> _TASK OBJECTIVE_
From the data that follows, print exactly the lines starting at the one containing "ports, before layout" and ending at the one containing "Final non-filler cell total = 893"; include both of them and nothing more.
─── MATERIAL FOR THIS EXERCISE
$ cat config.mk
export PLATFORM = sky130hd
export DESIGN_NAME = page_pool_alloc
export DESIGN_NICKNAME = d
export VERILOG_FILES = /design/src/rtl/page_pool_alloc.sv
export SDC_FILE = /design/constraint.sdc
export NUM_CORES = 1
export LEC_CHECK = 0
export CELL_PAD_IN_SITES_DETAIL_PLACEMENT = 0
export CELL_PAD_IN_SITES_GLOBAL_PLACEMENT = 1
export CORE_MARGIN = 8
export CORE_UTILIZATION = 41
export DETAILED_ROUTE_END_ITERATION = 8
export HOLD_SLACK_MARGIN = 0.06
export PLACE_DENSITY_LB_ADDON = 0.1
export SLEW_MARGIN = 10
export SYNTH_ARGS = -nofsm -noshare
export SYNTH_HDL_FRONTEND = slang
export SYNTH_SLANG_ARGS = --single-unit
$ cat constraint.sdc
create_clock -name clk -period 5.9 [get_ports clk]
set_input_delay 0.885 -clock clk [delete_from_list [all_inputs] [get_ports clk]]
set_output_delay 0.885 -clock clk [all_outputs]
set_load 0.005 [all_outputs]
$ cat src/rtl/page_pool_alloc.sv
module page_pool_alloc #(
  parameter int NPAGES = 16,
  parameter int AW = $clog2(NPAGES),
  parameter int IW = $clog2(NPAGES + 1)
) (
  input  logic          clk,
  input  logic          rst_n,
  input  logic          req_valid,
  output logic          req_ready,
  input  logic          req_free,
  input  logic          req_user,
  input  logic [IW-1:0] req_page,
  output logic          rsp_valid,
  output logic [IW-1:0] rsp_page,
  output logic [1:0]    rsp_err,
  output logic          zero_req,
  output logic [IW-1:0] zero_page,
  input  logic          zero_done
);
  localparam logic [IW-1:0] NIL = {IW{1'b1}};
  localparam logic [IW-1:0] LAST = IW'(NPAGES - 1);
  localparam logic [1:0] PG_FREE = 2'd0, PG_USED = 2'd1, PG_ZERO = 2'd2;
  localparam logic [1:0] E_OK = 2'd0, E_OOM = 2'd1, E_DBL = 2'd2, E_BAD = 2'd3;

  typedef enum logic [1:0] {S_INIT, S_IDLE, S_BGZ, S_ZWAIT} st_t;
  st_t st;

  logic [1:0]    pst [NPAGES];
  logic [IW-1:0] nxt [NPAGES];
  logic [IW-1:0] fhd, zhd, wpg;

  logic [AW-1:0] fa, za, ra, wa;
  assign fa = fhd[AW-1:0];
  assign za = zhd[AW-1:0];
  assign ra = req_page[AW-1:0];
  assign wa = wpg[AW-1:0];

  logic f_empty, z_empty, f_ok, z_ok, r_free, use_f, use_z, take;
  assign f_empty = (fhd == NIL);
  assign z_empty = (zhd == NIL);
  assign f_ok    = (pst[fa] == PG_FREE);
  assign z_ok    = (pst[za] == PG_ZERO);
  assign r_free  = (pst[ra] == PG_FREE);
  assign use_z   = req_user ? !z_empty : (f_empty && !z_empty);
  assign use_f   = req_user ? (z_empty && !f_empty) : !f_empty;
  assign take    = (st == S_IDLE) && req_valid;

  assign req_ready = (st == S_IDLE);
  assign zero_req  = (st == S_BGZ) || (st == S_ZWAIT);
  assign zero_page = wpg;

  always_ff @(posedge clk) begin
    if (!rst_n) begin
      st <= S_INIT;
      wpg <= '0;
      fhd <= '0;
      zhd <= NIL;
      rsp_valid <= 1'b0;
      rsp_page <= NIL;
      rsp_err <= E_OK;
    end else begin
      rsp_valid <= 1'b0;
      case (st)
        S_INIT: begin
          wpg <= wpg + 1'b1;
          if (wpg == LAST) st <= S_IDLE;
        end
        S_IDLE: begin
          if (req_valid) begin
            rsp_valid <= 1'b1;
            rsp_page <= NIL;
            rsp_err <= E_OK;
            if (req_free) begin
              rsp_page <= req_page;
              if (r_free) rsp_err <= E_DBL;
              else fhd <= req_page;
            end else if (use_f) begin
              if (!f_ok) rsp_err <= E_BAD;
              else begin
                fhd <= nxt[fa];
                if (req_user) begin
                  rsp_valid <= 1'b0;
                  wpg <= fhd;
                  st <= S_ZWAIT;
                end else rsp_page <= fhd;
              end
            end else if (use_z) begin
              if (!z_ok) rsp_err <= E_BAD;
              else begin
                zhd <= nxt[za];
                rsp_page <= zhd;
              end
            end else rsp_err <= E_OOM;
          end else if (!f_empty && f_ok) begin
            wpg <= fhd;
            st <= S_BGZ;
          end
        end
        S_BGZ: begin
          if (zero_done) begin
            fhd <= nxt[wa];
            zhd <= wpg;
            st <= S_IDLE;
          end else if (req_valid) st <= S_IDLE;
        end
        default: begin
          if (zero_done) begin
            rsp_valid <= 1'b1;
            rsp_page <= wpg;
            rsp_err <= E_OK;
            st <= S_IDLE;
          end
        end
      endcase
    end
  end

  always_ff @(posedge clk) begin
    if (st == S_INIT) begin
      pst[wa] <= PG_FREE;
      nxt[wa] <= (wpg == LAST) ? NIL : wpg + 1'b1;
    end else if (take && req_free) begin
      if (!r_free) begin
        pst[ra] <= PG_FREE;
        nxt[ra] <= fhd;
      end
    end else if (take && use_f) begin
      if (f_ok) pst[fa] <= PG_USED;
    end else if (take && use_z) begin
      if (z_ok) pst[za] <= PG_USED;
    end else if (st == S_BGZ && zero_done) begin
      pst[wa] <= PG_ZERO;
      nxt[wa] <= zhd;
    end
  end

  assert_free_echo_R4: assert property (@(posedge clk) disable iff (!rst_n)
    (req_valid && req_ready && req_free) |=> (rsp_valid && rsp_page == $past(req_page)));

  assert_nil_on_fail_R6: assert property (@(posedge clk) disable iff (!rst_n)
    (rsp_valid && (rsp_err == E_OOM || rsp_err == E_BAD)) |-> (rsp_page == NIL));

  assert_ondemand_resp_R3: assert property (@(posedge clk) disable iff (!rst_n)
    (st == S_ZWAIT && zero_done) |=> (rsp_valid && rsp_err == E_OK && !zero_req));

  assert_zpage_hold_R8: assert property (@(posedge clk) disable iff (!rst_n)
    (zero_req && !zero_done) |=> (!zero_req || $stable(zero_page)));

  assert_bg_yield_R9: assert property (@(posedge clk) disable iff (!rst_n)
    (st == S_BGZ && req_valid && !zero_done) |=> (req_ready && !zero_req));

  assert_no_ready_init_R1: assert property (@(posedge clk) disable iff (!rst_n)
    (st == S_INIT) |-> (!req_ready && !rsp_valid));
endmodule

* After elaboration in Yosys (flattened, before gate mapping)
Memory sizes are Yosys's and may differ from the RTL's. A register that Yosys moved wholly into a read port is not among the register bits.
Cells that the tools add are included.
W data, S select, Z words.
** Cells by class
- $add $sub $neg :: 1
- Eq/ne operators :: 23
- Mux-type cells :: 106
- Bitwise operators :: 3
- Reduce and logical (&&, ||, !) cells :: 28
** Operators by type and width (number)
- $mux W5 :: 28
- $mux W4 :: 14
- $mux W2 :: 22
- $pmux W5 S2 :: 4
- $mux W1 :: 35
- $ne A3 B2 Y1 const B :: 4
- $reduce_and A6 Y1 :: 2
- $eq A5 B5 Y1 const B :: 2
- $ne A3 B3 Y1 const B :: 3
- $logic_and A1 B1 Y1 :: 8
- $ne A2 B2 Y1 const B :: 4
- $reduce_and A8 Y1 :: 1
- $reduce_or A2 Y1 :: 4
- $reduce_and A7 Y1 :: 1
- $eq A2 B2 Y1 const B :: 3
- $logic_not A2 Y1 :: 3
- $ne A2 B1 Y1 const B :: 3
- $ne A3 B1 Y1 const B :: 2
- $pmux W2 S3 :: 1
- $reduce_bool A2 Y1 :: 3
- $add A5 B1 Y5 const B :: 1
- $eq A5 B4 Y1 const B :: 1
- $reduce_or A5 Y1 :: 1
- $pmux W2 S2 :: 1
- other kinds (8) :: 10
** Storage, ports and cells
- Bits in registers :: 25
- Memory bits (writable) :: 112
- Input bits :: 11
- Output and inout port bits :: 15
- Word-level logic and storage cells :: 170
- Memories kept :: 2
** Memory list
- nxt :: words 16, bits a word 5, rd ports 3, clocked after Yosys merged registers in 3, write ports 1, RTL line 29 : logic [IW-1:0] nxt [NPAGES];
- pst :: words 16, bits a word 2, rd ports 3, clocked after Yosys merged registers in 2, write ports 1, RTL line 28 : logic [1:0] pst [NPAGES];

* Depth between registers and ports, before layout
Gate-level depths: netlist of run 1.
- Depth in word-level cells :: 14
- Depth in mapped cells :: 10
- Depth with buffers taken out :: 8

* Least setup slack after synthesis of run 1
OpenSTA, ideal clock, no wires.
- Path kind :: input to register
- From :: input req_page[0]
- To :: memory pst[12][0] (enable)
- Arrival :: 3.096 ns
- Data required time :: 5.551 ns
- Slack :: 2.455 ns
- Stages :: 9
- Path buffers :: 2
- Cell sequence :: clkbuf_1 > buf_2 > nor4_1 > nor4_1 > a32oi_1 > a21oi_2 > mux2_2 > o221a_2 > nor4_1
** On the way
- Cells in the longest elaborated chain, start to end :: 10
- Elaborated cells on any way between the ends :: 13
** Ends and longest elaborated chain
- from (decl) :: RTL line 12 : input logic [IW-1:0] req_page,
- $mem_v2 Z16 W2
- $logic_not A2 Y1 :: RTL line 43 : assign r_free = (pst[ra] == PG_FREE);
- $mux W1 :: RTL line 123 : if (!r_free) begin
- $mux W1 :: RTL line 122 : end else if (take && req_free) begin
- $mux W1 :: RTL line 119 : if (st == S_INIT) begin
- $mux W1 (not written as such) :: RTL line 124 : pst[ra] <= PG_FREE;
- $reduce_or A2 Y1 (no source line)
- $mux W4 (no source line) or $mux W1 (tied branches) (3 in a row)
- to (decl) :: RTL line 28
Parallel ways exist; a longest one is shown, timed or not.

* Worst setup path after layout of run 1
- From :: input req_page[0]
- To :: memory pst[8][0] (enable)
Same word-level chain as after synthesis.

==> out/summary.txt, run 1 <==
Post-synthesis simple-gate area fraction = 0.125
Setup crit start kind = input pin
CP Class = in2reg
Residual DRC = 0
Hold slack = 0.464 ns
Leak = 2.88 nW
Compound-Gate Fraction of Synth Area = 0.104
Synth Area in XOR/XNOR = 0.00217
DR WL/cell = 26.3 um
Final non-filler cell total = 893
Minimum clock period = 4.43 ns
CTS HTree Levels = 4
Hold Vio Cnt, Final = 0
Crit-path max FO = 19
Unrepaired setup endpoints after global routing = no
Row Count = 51
Buf/Inv on CP = 1
Slew headroom = 0.254
Post-synthesis mux area share = 0.224
Final slew viol count = 0
Status = completed
Share of cells above drive strength 1 = 0.220
Pwr Density = 267 nW/um2
Worst stage delay on the critical path = 0.75 ns
Die extent in x = 156 um
Combinational family with the most area after synthesis = multiplexers
Ports = 26
Post-CTS Setup Inserts = 0
P&R area growth vs syn = 13.1%
Post-Syn Area per Cell = 13.4 um2
CTS Buf Count = 17
Maximum VDD drop = 0.187 mV
Gpl congestion = 0.823
F_max = 226 MHz
Worst Tran Pin Value = 1.12 ns
Final ANT Viol Nets = 0
Placed instance count = 861
CTS tree = built
Vias in the first global route = 5,665
Port buffer count = 25
Setup violations, final = 0
Largest net degree at the start of global routing = 31
Post-route setup TNS = 0 ns
Ys flop type = edfxtp_1
Drt pass-1 iters = 5
Post-Synth Adder-Cell Area = 0.00310
Async SR Flop Fraction = 0
Clock buffer depth = 2
Worst Hold Class = reg2reg
Root Driver = clkbuf_16
Skew final = 0.00739 ns
Post-synth EDFFs = 112
Vias per std cell = 6.30
Crit-path cells = clkdlybuf4s50_1, nor3b_1, o21bai_1, a32oi_1, a21oi_2, mux2_2, o221a_2, nor4_1
Met2 wire len = 11,800 um
Synth Instances = 605
Top delay family on crit path = compound AO/OA/AOI/OAI gates
Die Span Y = 156 um
Ant. Diodes = 0
Starting density of the core = 0.417
Slowest cell on crit path = clkdlybuf4s50_1
1st-iter DRT viols = 475
Routed met1 length = 10,200 um
Clock share of power = 0.439
Detail Placement HPWL = 16,700 um
Net count, final = 628
Synth Cell Area = 8080 um2
CP arrival = 4.49 ns
Hold Buf Count CTS = 0
Clock Sinks = 149
Flop pwr share = 0.485
Internal power = 0.00181 W
Ratio of final minimum period to clock period = 0.751
Via Count = 5,625
Gr ovfl total = 0
Worst setup EP type = flop
Combinational share of power = 0.076
P_sw = 0.000630 W
Critical Path RT = 5.97 ns
First-pass GRT wire length = 36,400 um
Register bit total from synthesis = 149
Met3 wire length = 1130 um
CORE AREA = 19,400 um2
Distinct cells, synth = 57
Initial antenna violation count = 1
Net Sw Frac = 0.259
Top sig layer = met4
Post_cts resized = 0
Syn. warnings = 0
Post-synthesis sequential area ratio = 0.508
Clk slew on worst S/H paths = 0.07 ns
Max-cap violations = 0
Gr usage total = 0.201
Die area = 24,500 um2
Syn Nets = 618
Wirelength, routed = 23,500 um
Clock Latency Late Sink = 0.43 ns
[synthesized netlist by cell type (7+ instances only)]
cell type | n | area, um2
mux2i_1 | 9 | 90.1
o22ai_1 | 8 | 50.1
nor3b_1 | 14 | 105
nor4b_1 | 9 | 78.8
mux4_2 | 75 | 1690
clkbuf_1 | 28 | 105
nand2b_1 | 10 | 62.6
nor2_1 | 42 | 158
nor4_1 | 22 | 138
buf_2 | 7 | 35.0
edfxtp_1 | 112 | 3360
a311o_1 | 9 | 90.1
buf_1 | 7 | 26.3
nor3_1 | 10 | 50.1
inv_1 | 19 | 71.3
nand3_1 | 10 | 50.1
dfxtp_1 | 37 | 741
a21oi_1 | 19 | 95.1
and3_1 | 7 | 43.8
nand2_1 | 37 | 139
o21ai_0 | 27 | 135
[worst paths after layout]
path / start / to / slack (ns) / cells past startpoint
max: req_page[0] / pst[8][0] / 1.47 / 8
min: rsp_err[0] / rsp_err[0] / 0.46 / 2
max reg2reg: flop / pst[8][0] / 1.67 / 7
min reg2reg: rsp_err[0] / rsp_err[0] / 0.46 / 2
──────
> _ANSWER BOX_
* Depth between registers and ports, before layout
Gate-level depths: netlist of run 1.
- Depth in word-level cells :: 14
- Depth in mapped cells :: 10
- Depth with buffers taken out :: 8

* Least setup slack after synthesis of run 1
OpenSTA, ideal clock, no wires.
- Path kind :: input to register
- From :: input req_page[0]
- To :: memory pst[12][0] (enable)
- Arrival :: 3.096 ns
- Data required time :: 5.551 ns
- Slack :: 2.455 ns
- Stages :: 9
- Path buffers :: 2
- Cell sequence :: clkbuf_1 > buf_2 > nor4_1 > nor4_1 > a32oi_1 > a21oi_2 > mux2_2 > o221a_2 > nor4_1
** On the way
- Cells in the longest elaborated chain, start to end :: 10
- Elaborated cells on any way between the ends :: 13
** Ends and longest elaborated chain
- from (decl) :: RTL line 12 : input logic [IW-1:0] req_page,
- $mem_v2 Z16 W2
- $logic_not A2 Y1 :: RTL line 43 : assign r_free = (pst[ra] == PG_FREE);
- $mux W1 :: RTL line 123 : if (!r_free) begin
- $mux W1 :: RTL line 122 : end else if (take && req_free) begin
- $mux W1 :: RTL line 119 : if (st == S_INIT) begin
- $mux W1 (not written as such) :: RTL line 124 : pst[ra] <= PG_FREE;
- $reduce_or A2 Y1 (no source line)
- $mux W4 (no source line) or $mux W1 (tied branches) (3 in a row)
- to (decl) :: RTL line 28
Parallel ways exist; a longest one is shown, timed or not.

* Worst setup path after layout of run 1
- From :: input req_page[0]
- To :: memory pst[8][0] (enable)
Same word-level chain as after synthesis.

==> out/summary.txt, run 1 <==
Post-synthesis simple-gate area fraction = 0.125
Setup crit start kind = input pin
CP Class = in2reg
Residual DRC = 0
Hold slack = 0.464 ns
Leak = 2.88 nW
Compound-Gate Fraction of Synth Area = 0.104
Synth Area in XOR/XNOR = 0.00217
DR WL/cell = 26.3 um
Final non-filler cell total = 893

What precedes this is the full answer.